Inflammation is the body's reaction to the invasion of an infectious agent, antigen challenge, physical, chemical or traumatic injury. Besides, a great quantity of distant events occurs during inflammation. These include: acute phase reactants and complement components (trough the liver) synthesis; fever caused by pyrogens that act on the hypothalamus; and systemic immunity, resulting this last one by activating lymphocytes in lymphoid peripheral tissues.
Due to its complex form and the great number of factors taking place in all the stages, inflammation is considered like a number of continuous events that overlap and not like a sequential process that follows step by step, in spite of all our efforts to define it and understand it as such.
The inflammatory process does not place by itself. This one presents complex interactions with other elements. Inflammation is a mechanism that is integrated and self-regulated, where pro-inflammatory substances are released and anti-inflammatory ones tend to balance them.
The mediators released during the inflammatory process perpetuate the inflammatory response and are responsible of the clinical signs that are associated to inflammation, including pain and fever. Inflammation mediators are created from cells as well as from fluids that reach the site of injury cell trough the blood. Leucocytes are a great source of a variety of chemical mediators during inflammation. These cells, as well as other cells that are injured and finally die, either initial injury or subsequent inflammation, perpetrate the inflammatory response.

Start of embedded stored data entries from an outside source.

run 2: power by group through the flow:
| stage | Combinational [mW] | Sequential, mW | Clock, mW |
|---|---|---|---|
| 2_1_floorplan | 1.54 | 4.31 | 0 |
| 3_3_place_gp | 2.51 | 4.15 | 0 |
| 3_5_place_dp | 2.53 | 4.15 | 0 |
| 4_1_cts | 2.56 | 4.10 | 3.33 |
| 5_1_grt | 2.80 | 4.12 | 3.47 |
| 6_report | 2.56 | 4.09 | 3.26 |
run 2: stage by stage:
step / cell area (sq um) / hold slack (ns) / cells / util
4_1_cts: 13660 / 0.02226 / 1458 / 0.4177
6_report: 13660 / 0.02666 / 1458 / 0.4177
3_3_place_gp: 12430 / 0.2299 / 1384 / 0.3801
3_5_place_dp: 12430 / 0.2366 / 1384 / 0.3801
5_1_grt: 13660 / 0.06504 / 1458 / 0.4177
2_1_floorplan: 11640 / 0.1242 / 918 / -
`src/sv/psgu_pkg.sv`:
```
// Shared types, widths and constants of the phase shift gray-code unwrap pipeline
package psgu_pkg;

   localparam int SAMPLE_W      = 8;
   localparam int PHASE_COUNT   = 4;
   localparam int GRAY_COUNT    = 6;
   localparam int IN_FIELDS     = PHASE_COUNT + GRAY_COUNT;
   localparam int REQ_DATA_W    = IN_FIELDS * SAMPLE_W;
   localparam int SUM_W         = 10;
   localparam int DIFF_W        = SAMPLE_W + 1;

   localparam int CORDIC_STEPS  = 20;
   localparam int CORDIC_FRAC   = 20;
   localparam int PHASE_FRAC    = 12;
   localparam int ROUND_SHIFT   = CORDIC_FRAC - PHASE_FRAC;
   localparam int INPUT_SCALE   = 24;
   localparam int CORDIC_W      = 36;
   localparam int Z_W           = 24;
   localparam int TH_W          = Z_W - ROUND_SHIFT;

   localparam int WRAP_W        = 15;
   localparam int FLOOR_W       = 7;
   localparam int UNW_W         = 21;
   localparam int PROD_W        = UNW_W + 1;
   localparam int K1_W          = GRAY_COUNT - 1;
   localparam int K2_W          = GRAY_COUNT;
   localparam int RSP_FIELDS_W  = WRAP_W + FLOOR_W + UNW_W + 1;
   localparam int RSP_DATA_W    = ((RSP_FIELDS_W + 7) / 8) * 8;

   localparam logic signed [Z_W-1:0]    PI_Q20    = 24'sd3294199;
   localparam logic signed [TH_W-1:0]   PI_F      = 16'sd12868;
   localparam logic signed [TH_W-1:0]   HALF_PI_F = 16'sd6434;
   localparam logic signed [PROD_W-1:0] TWO_PI_F  = 22'sd25736;
   localparam logic signed [FLOOR_W-1:0] FLOOR_MIN = -7'sd1;
   localparam logic signed [FLOOR_W-1:0] FLOOR_MAX = 7'sd32;

   localparam logic signed [Z_W-1:0] ATAN_TAB [0:CORDIC_STEPS-1] = '{
      24'sd823550, 24'sd486170, 24'sd256879, 24'sd130396, 24'sd65451,
      24'sd32757,  24'sd16383,  24'sd8192,   24'sd4096,   24'sd2048,
      24'sd1024,   24'sd512,    24'sd256,    24'sd128,    24'sd64,
      24'sd32,     24'sd16,     24'sd8,      24'sd4,      24'sd2
   };

   // Per-pixel results that ride alongside the rotation
   typedef struct packed {
      logic              zero_vec;
      logic              pix_valid;
      logic [K1_W-1:0]   k1;
      logic [K2_W-1:0]   k2;
   } side_type;

   typedef struct packed {
      logic signed [CORDIC_W-1:0] x;
      logic signed [CORDIC_W-1:0] y;
      logic signed [Z_W-1:0]      z;
      side_type                   side;
   } cordic_type;

endpackage

```
`src/sv/psgu_back.sv`:
```
// Output stages: phase rounding, fringe order select and absolute phase
module psgu_back (
   input  logic                                  clock,
   input  logic                                  reset,
   input  logic                                  in_valid,
   output logic                                  in_ready,
   input  psgu_pkg::cordic_type                  in_data,
   output logic                                  out_valid,
   input  logic                                  out_ready,
   output logic signed [psgu_pkg::WRAP_W-1:0]    wrapped_phase,
   output logic signed [psgu_pkg::FLOOR_W-1:0]   floor_index,
   output logic signed [psgu_pkg::UNW_W-1:0]     unwrapped_phase,
   output logic                                  pixel_valid
);

   // Stage 1: rounded wrapped phase
   logic                                 v1_ff;
   logic signed [psgu_pkg::WRAP_W-1:0]   ph1_ff, ph1_in;
   psgu_pkg::side_type                   sd1_ff;
   // Stage 2: fringe order and its scaled product
   logic                                 v2_ff;
   logic signed [psgu_pkg::WRAP_W-1:0]   ph2_ff;
   logic signed [psgu_pkg::FLOOR_W-1:0]  fl2_ff, fl2_in;
   logic signed [psgu_pkg::PROD_W-1:0]   pr2_ff, pr2_in;
   logic                                 pv2_ff;
   // Stage 3: result register
   logic                                 v3_ff;
   logic signed [psgu_pkg::WRAP_W-1:0]   ph3_ff;
   logic signed [psgu_pkg::FLOOR_W-1:0]  fl3_ff;
   logic signed [psgu_pkg::UNW_W-1:0]    un3_ff, un3_in;
   logic                                 pv3_ff;

   logic adv1, adv2, adv3;

   assign adv3 = !v3_ff || out_ready;
   assign adv2 = !v2_ff || adv3;
   assign adv1 = !v1_ff || adv2;
   assign in_ready = adv1;

   // Round to output precision, clamp to +-pi (zero for a zero vector) and negate
   always_comb begin
      logic signed [psgu_pkg::Z_W-1:0]  zr;
      logic signed [psgu_pkg::TH_W-1:0] th;
      zr = in_data.z + psgu_pkg::Z_W'(1 << (psgu_pkg::ROUND_SHIFT - 1));
      th = zr[psgu_pkg::Z_W-1:psgu_pkg::ROUND_SHIFT];
      if (in_data.side.zero_vec) begin
         th = '0;
      end else if (th > psgu_pkg::PI_F) begin
         th = psgu_pkg::PI_F;
      end else if (th < -psgu_pkg::PI_F) begin
         th = -psgu_pkg::PI_F;
      end
      ph1_in = psgu_pkg::WRAP_W'(-th);
   end

   // Pick the fringe order by which quarter the phase sits in
   always_comb begin
      logic signed [psgu_pkg::TH_W-1:0] ph;
      ph = psgu_pkg::TH_W'(ph1_ff);
      if (ph <= -psgu_pkg::HALF_PI_F) begin
         fl2_in = $signed({1'b0, sd1_ff.k2});
      end else if (ph >= psgu_pkg::HALF_PI_F) begin
         fl2_in = $signed({1'b0, sd1_ff.k2}) - 7'sd1;
      end else begin
         fl2_in = $signed({2'b00, sd1_ff.k1});
      end
      pr2_in = psgu_pkg::PROD_W'(fl2_in) * psgu_pkg::TWO_PI_F;
   end

   // Sum into the absolute phase, zero for dim pixels
   always_comb begin
      logic signed [psgu_pkg::PROD_W-1:0] acc;
      acc = psgu_pkg::PROD_W'(ph2_ff) + pr2_ff + psgu_pkg::PROD_W'(psgu_pkg::PI_F);
      un3_in = pv2_ff ? acc[psgu_pkg::UNW_W-1:0] : '0;
   end

   always_ff @(posedge clock) begin
      if (reset) begin
         v1_ff <= 1'b0;
         v2_ff <= 1'b0;
         v3_ff <= 1'b0;
      end else begin
         if (adv1) begin
            v1_ff <= in_valid;
         end
         if (adv2) begin
            v2_ff <= v1_ff;
         end
         if (adv3) begin
            v3_ff <= v2_ff;
         end
      end
   end

   always_ff @(posedge clock) begin
      if (adv1) begin
         ph1_ff <= ph1_in;
         sd1_ff <= in_data.side;
      end
      if (adv2) begin
         ph2_ff <= ph1_ff;
         fl2_ff <= fl2_in;
         pr2_ff <= pr2_in;
         pv2_ff <= sd1_ff.pix_valid;
      end
      if (adv3) begin
         ph3_ff <= ph2_ff;
         fl3_ff <= fl2_ff;
         un3_ff <= un3_in;
         pv3_ff <= pv2_ff;
      end
   end

   assign out_valid       = v3_ff;
   assign wrapped_phase   = ph3_ff;
   assign floor_index     = fl3_ff;
   assign unwrapped_phase = un3_ff;
   assign pixel_valid     = pv3_ff;

endmodule

```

A great variety of mediators have been identified. Great part of them shows slightly different effects, multiple functions and multiple interactions between each other. Almost of them are used during early stages and occasionally during last ones in the inflammatory process. Besides, all of them play an important and poorly defined role in the body's response facing a stimulus or offensive agents.
Many of these show some type of effect over vascular bed, increasing permeability. Many as well show effects on the white cells behaviour increased its motility, activating its metabolic processing or stimulating phagocytosis.
Mediators include: lysosomal enzymes and other types; granular mediators as histamine and serotonin; eicosanoids or products of the arachidonic acid (AA) metabolism, like prostaglandins, prostacyclin and thromboxanes; platelet activating factor (PAF); reactive oxygen intermediates (ROI); and cytokines such as tumour necrosis factor (TNF), inteleukin-1 (IL-1) and interleukin-6 (IL-6). The role that each of these mediator plays in the inflammatory response varies depending on part of the stage of the inflammation during the mediator is released.
The plasma mediators are important partners in the inflammatory process. The example include: kinins (e.g., bradykinin) released from its precursor forms, after adequately physiologic or pathologic stimulation; complement system and peptides derived from this, released after activation is done either by the classic pathway or the alternative pathway; fibrinopeptides are released during fibrinogen conversion to fibrin, during the coagulation process and eventually proteolysis of fibrin to plasmin.